This is an optimization exercise on Yosys and OpenROAD, whose aim is small area, a short achievable clock period and few clock cycles, not a production implementation.
No run shown here included a check of the RTL's function; only the layout flow was run.
No activity file was given, so power comes from the tool's default toggle rates.

==> flow/design.v (outline; a module is shown in full before it is edited, if it fits) <==
// module conv_loader: 15 lines
// module frame_ram: 20 lines
// module conv_fa: 11 lines
// module conv_ha: 10 lines
// module conv_engine: 2532 lines
// module conv2d_top: 170 lines
module conv2d_top
(
    input  logic        i_clk,
    input  logic        i_rst,
    input  logic [9:0]  i_pix,      
    input  logic [9:0]  i_wgt,      
    output logic [26:0] o_out,      
    output logic        o_busy
);
  // ...
==> flow/run.sh <==
#!/bin/bash
# synth_recipe.tcl (not shown) runs the flow's synth.tcl, then flattens the netlist and writes it again
# the make line also repeats each setting of config.mk as NAME=value (left out here)
make -C /OpenROAD-flow-scripts/flow DESIGN_CONFIG=/design/flow/config.mk WORK_HOME=/design/flow/orfs CLKGATE_MAP_FILE= SYNTH_SCRIPT=/design/flow/synth_recipe.tcl finish
==> flow/config.mk <==
export PLATFORM = sky130hd
export DESIGN_NAME = conv2d_top
export DESIGN_NICKNAME = conv2d_top
export VERILOG_FILES = /design/flow/design.v
export SDC_FILE = /design/flow/constraint.sdc
export NUM_CORES = 4
export LEC_CHECK = 0
export CAP_MARGIN = 20
export CORE_MARGIN = 2
export CORE_UTILIZATION = 40
export SLEW_MARGIN = 20
export SYNTH_HIERARCHICAL = 1
export SYNTH_MINIMUM_KEEP_SIZE = 0
==> flow/constraint.sdc <==
create_clock -name core_clock -period 8.0 [get_ports {i_clk}]
set_input_delay 1.6000 -clock core_clock [delete_from_list [all_inputs] [get_ports {i_clk}]]
set_output_delay 1.6000 -clock core_clock [all_outputs]
set_load 0.01 [all_outputs]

How to complete this task: Your response should be the lines above from the first to the one containing "# the make line", inclusive, each given exactly.

Exercise solution:
This is an optimization exercise on Yosys and OpenROAD, whose aim is small area, a short achievable clock period and few clock cycles, not a production implementation.
No run shown here included a check of the RTL's function; only the layout flow was run.
No activity file was given, so power comes from the tool's default toggle rates.

==> flow/design.v (outline; a module is shown in full before it is edited, if it fits) <==
// module conv_loader: 15 lines
// module frame_ram: 20 lines
// module conv_fa: 11 lines
// module conv_ha: 10 lines
// module conv_engine: 2532 lines
// module conv2d_top: 170 lines
module conv2d_top
(
    input  logic        i_clk,
    input  logic        i_rst,
    input  logic [9:0]  i_pix,      
    input  logic [9:0]  i_wgt,      
    output logic [26:0] o_out,      
    output logic        o_busy
);
  // ...
==> flow/run.sh <==
#!/bin/bash
# synth_recipe.tcl (not shown) runs the flow's synth.tcl, then flattens the netlist and writes it again
# the make line also repeats each setting of config.mk as NAME=value (left out here)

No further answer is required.